Work task
Return every entry below without altering a word.

________________

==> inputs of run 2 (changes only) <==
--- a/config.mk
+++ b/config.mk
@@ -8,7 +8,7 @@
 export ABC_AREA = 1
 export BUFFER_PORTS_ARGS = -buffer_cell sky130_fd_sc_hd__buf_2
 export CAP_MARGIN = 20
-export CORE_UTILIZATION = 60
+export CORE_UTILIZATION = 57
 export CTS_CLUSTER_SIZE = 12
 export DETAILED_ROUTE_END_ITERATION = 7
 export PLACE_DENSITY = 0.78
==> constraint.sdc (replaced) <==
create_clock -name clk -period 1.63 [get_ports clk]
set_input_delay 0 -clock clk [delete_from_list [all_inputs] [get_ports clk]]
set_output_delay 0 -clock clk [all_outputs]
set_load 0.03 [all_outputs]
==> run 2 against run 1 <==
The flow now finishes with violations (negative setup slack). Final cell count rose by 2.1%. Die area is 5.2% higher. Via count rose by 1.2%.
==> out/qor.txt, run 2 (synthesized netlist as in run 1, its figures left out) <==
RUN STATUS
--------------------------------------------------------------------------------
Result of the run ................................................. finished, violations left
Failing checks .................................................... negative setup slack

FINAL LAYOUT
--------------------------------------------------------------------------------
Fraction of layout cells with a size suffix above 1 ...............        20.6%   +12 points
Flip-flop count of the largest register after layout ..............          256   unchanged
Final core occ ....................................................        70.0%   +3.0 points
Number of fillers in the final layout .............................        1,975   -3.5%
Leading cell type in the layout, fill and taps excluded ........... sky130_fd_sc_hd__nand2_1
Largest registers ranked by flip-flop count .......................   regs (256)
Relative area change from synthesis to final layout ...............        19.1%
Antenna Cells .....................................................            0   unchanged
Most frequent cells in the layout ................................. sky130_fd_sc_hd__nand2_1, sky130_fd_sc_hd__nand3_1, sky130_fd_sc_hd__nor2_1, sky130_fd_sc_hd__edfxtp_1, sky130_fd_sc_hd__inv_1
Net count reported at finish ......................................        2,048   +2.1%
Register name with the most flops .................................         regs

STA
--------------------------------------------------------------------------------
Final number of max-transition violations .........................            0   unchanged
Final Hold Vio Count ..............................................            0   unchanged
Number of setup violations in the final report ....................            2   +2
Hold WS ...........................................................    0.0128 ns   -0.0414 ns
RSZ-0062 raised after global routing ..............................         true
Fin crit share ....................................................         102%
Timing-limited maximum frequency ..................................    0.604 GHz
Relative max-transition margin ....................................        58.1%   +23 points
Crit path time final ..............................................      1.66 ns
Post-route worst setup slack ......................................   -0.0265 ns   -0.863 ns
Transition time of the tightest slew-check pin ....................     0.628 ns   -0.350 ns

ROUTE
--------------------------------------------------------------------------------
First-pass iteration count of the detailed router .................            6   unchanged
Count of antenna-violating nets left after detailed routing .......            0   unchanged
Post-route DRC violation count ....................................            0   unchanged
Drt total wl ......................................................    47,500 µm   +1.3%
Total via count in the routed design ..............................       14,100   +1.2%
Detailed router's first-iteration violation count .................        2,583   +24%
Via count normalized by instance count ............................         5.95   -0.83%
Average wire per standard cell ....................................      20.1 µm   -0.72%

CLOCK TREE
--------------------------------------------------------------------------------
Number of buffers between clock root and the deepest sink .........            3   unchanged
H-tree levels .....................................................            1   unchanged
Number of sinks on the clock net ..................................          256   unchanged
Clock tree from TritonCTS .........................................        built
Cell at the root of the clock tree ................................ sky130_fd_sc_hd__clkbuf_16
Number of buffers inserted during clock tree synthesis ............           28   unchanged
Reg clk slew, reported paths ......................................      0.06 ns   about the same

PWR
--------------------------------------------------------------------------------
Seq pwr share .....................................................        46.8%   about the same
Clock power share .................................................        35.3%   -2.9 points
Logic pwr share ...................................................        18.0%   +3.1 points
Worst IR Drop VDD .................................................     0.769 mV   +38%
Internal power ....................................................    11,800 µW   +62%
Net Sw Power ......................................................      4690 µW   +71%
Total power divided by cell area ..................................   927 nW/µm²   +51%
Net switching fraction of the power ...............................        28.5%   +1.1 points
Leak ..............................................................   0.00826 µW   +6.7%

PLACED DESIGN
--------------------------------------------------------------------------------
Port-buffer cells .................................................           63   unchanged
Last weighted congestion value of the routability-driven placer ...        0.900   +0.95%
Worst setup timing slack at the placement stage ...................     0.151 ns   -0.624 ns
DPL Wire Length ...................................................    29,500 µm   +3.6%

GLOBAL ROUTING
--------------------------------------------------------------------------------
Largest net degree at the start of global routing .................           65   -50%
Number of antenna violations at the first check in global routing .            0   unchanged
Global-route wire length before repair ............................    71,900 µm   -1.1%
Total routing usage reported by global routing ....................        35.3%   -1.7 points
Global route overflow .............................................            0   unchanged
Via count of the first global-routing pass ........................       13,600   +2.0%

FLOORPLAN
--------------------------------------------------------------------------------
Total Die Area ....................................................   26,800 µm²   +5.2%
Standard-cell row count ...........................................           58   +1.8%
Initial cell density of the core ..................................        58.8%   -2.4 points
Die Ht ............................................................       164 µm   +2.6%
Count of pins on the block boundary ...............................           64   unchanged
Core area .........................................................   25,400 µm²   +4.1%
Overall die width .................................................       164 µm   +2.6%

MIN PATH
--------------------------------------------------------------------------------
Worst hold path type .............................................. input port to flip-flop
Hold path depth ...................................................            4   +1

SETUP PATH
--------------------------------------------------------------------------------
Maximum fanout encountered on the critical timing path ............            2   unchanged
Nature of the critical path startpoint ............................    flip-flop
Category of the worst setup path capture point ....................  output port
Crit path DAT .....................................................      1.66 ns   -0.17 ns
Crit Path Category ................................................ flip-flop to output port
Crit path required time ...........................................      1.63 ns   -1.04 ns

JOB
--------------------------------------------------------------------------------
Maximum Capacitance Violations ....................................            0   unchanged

________________

Task answer
==> inputs of run 2 (changes only) <==
--- a/config.mk
+++ b/config.mk
@@ -8,7 +8,7 @@
 export ABC_AREA = 1
 export BUFFER_PORTS_ARGS = -buffer_cell sky130_fd_sc_hd__buf_2
 export CAP_MARGIN = 20
-export CORE_UTILIZATION = 60
+export CORE_UTILIZATION = 57
 export CTS_CLUSTER_SIZE = 12
 export DETAILED_ROUTE_END_ITERATION = 7
 export PLACE_DENSITY = 0.78
==> constraint.sdc (replaced) <==
create_clock -name clk -period 1.63 [get_ports clk]
set_input_delay 0 -clock clk [delete_from_list [all_inputs] [get_ports clk]]
set_output_delay 0 -clock clk [all_outputs]
set_load 0.03 [all_outputs]
==> run 2 against run 1 <==
The flow now finishes with violations (negative setup slack). Final cell count rose by 2.1%. Die area is 5.2% higher. Via count rose by 1.2%.
==> out/qor.txt, run 2 (synthesized netlist as in run 1, its figures left out) <==
RUN STATUS
--------------------------------------------------------------------------------
Result of the run ................................................. finished, violations left
Failing checks .................................................... negative setup slack

FINAL LAYOUT
--------------------------------------------------------------------------------
Fraction of layout cells with a size suffix above 1 ...............        20.6%   +12 points
Flip-flop count of the largest register after layout ..............          256   unchanged
Final core occ ....................................................        70.0%   +3.0 points
Number of fillers in the final layout .............................        1,975   -3.5%
Leading cell type in the layout, fill and taps excluded ........... sky130_fd_sc_hd__nand2_1
Largest registers ranked by flip-flop count .......................   regs (256)
Relative area change from synthesis to final layout ...............        19.1%
Antenna Cells .....................................................            0   unchanged
Most frequent cells in the layout ................................. sky130_fd_sc_hd__nand2_1, sky130_fd_sc_hd__nand3_1, sky130_fd_sc_hd__nor2_1, sky130_fd_sc_hd__edfxtp_1, sky130_fd_sc_hd__inv_1
Net count reported at finish ......................................        2,048   +2.1%
Register name with the most flops .................................         regs

STA
--------------------------------------------------------------------------------
Final number of max-transition violations .........................            0   unchanged
Final Hold Vio Count ..............................................            0   unchanged
Number of setup violations in the final report ....................            2   +2
Hold WS ...........................................................    0.0128 ns   -0.0414 ns
RSZ-0062 raised after global routing ..............................         true
Fin crit share ....................................................         102%
Timing-limited maximum frequency ..................................    0.604 GHz
Relative max-transition margin ....................................        58.1%   +23 points
Crit path time final ..............................................      1.66 ns
Post-route worst setup slack ......................................   -0.0265 ns   -0.863 ns
Transition time of the tightest slew-check pin ....................     0.628 ns   -0.350 ns

ROUTE
--------------------------------------------------------------------------------
First-pass iteration count of the detailed router .................            6   unchanged
Count of antenna-violating nets left after detailed routing .......            0   unchanged
Post-route DRC violation count ....................................            0   unchanged
Drt total wl ......................................................    47,500 µm   +1.3%
Total via count in the routed design ..............................       14,100   +1.2%
Detailed router's first-iteration violation count .................        2,583   +24%
Via count normalized by instance count ............................         5.95   -0.83%
Average wire per standard cell ....................................      20.1 µm   -0.72%

CLOCK TREE
--------------------------------------------------------------------------------
Number of buffers between clock root and the deepest sink .........            3   unchanged
H-tree levels .....................................................            1   unchanged
Number of sinks on the clock net ..................................          256   unchanged
Clock tree from TritonCTS .........................................        built
Cell at the root of the clock tree ................................ sky130_fd_sc_hd__clkbuf_16
Number of buffers inserted during clock tree synthesis ............           28   unchanged
Reg clk slew, reported paths ......................................      0.06 ns   about the same

PWR
--------------------------------------------------------------------------------
Seq pwr share .....................................................        46.8%   about the same
Clock power share .................................................        35.3%   -2.9 points
Logic pwr share ...................................................        18.0%   +3.1 points
Worst IR Drop VDD .................................................     0.769 mV   +38%
Internal power ....................................................    11,800 µW   +62%
Net Sw Power ......................................................      4690 µW   +71%
Total power divided by cell area ..................................   927 nW/µm²   +51%
Net switching fraction of the power ...............................        28.5%   +1.1 points
Leak ..............................................................   0.00826 µW   +6.7%

PLACED DESIGN
--------------------------------------------------------------------------------
Port-buffer cells .................................................           63   unchanged
Last weighted congestion value of the routability-driven placer ...        0.900   +0.95%
Worst setup timing slack at the placement stage ...................     0.151 ns   -0.624 ns
DPL Wire Length ...................................................    29,500 µm   +3.6%

GLOBAL ROUTING
--------------------------------------------------------------------------------
Largest net degree at the start of global routing .................           65   -50%
Number of antenna violations at the first check in global routing .            0   unchanged
Global-route wire length before repair ............................    71,900 µm   -1.1%
Total routing usage reported by global routing ....................        35.3%   -1.7 points
Global route overflow .............................................            0   unchanged
Via count of the first global-routing pass ........................       13,600   +2.0%

FLOORPLAN
--------------------------------------------------------------------------------
Total Die Area ....................................................   26,800 µm²   +5.2%
Standard-cell row count ...........................................           58   +1.8%
Initial cell density of the core ..................................        58.8%   -2.4 points
Die Ht ............................................................       164 µm   +2.6%
Count of pins on the block boundary ...............................           64   unchanged
Core area .........................................................   25,400 µm²   +4.1%
Overall die width .................................................       164 µm   +2.6%

MIN PATH
--------------------------------------------------------------------------------
Worst hold path type .............................................. input port to flip-flop
Hold path depth ...................................................            4   +1

SETUP PATH
--------------------------------------------------------------------------------
Maximum fanout encountered on the critical timing path ............            2   unchanged
Nature of the critical path startpoint ............................    flip-flop
Category of the worst setup path capture point ....................  output port
Crit path DAT .....................................................      1.66 ns   -0.17 ns
Crit Path Category ................................................ flip-flop to output port
Crit path required time ...........................................      1.63 ns   -1.04 ns

JOB
--------------------------------------------------------------------------------
Maximum Capacitance Violations ....................................            0   unchanged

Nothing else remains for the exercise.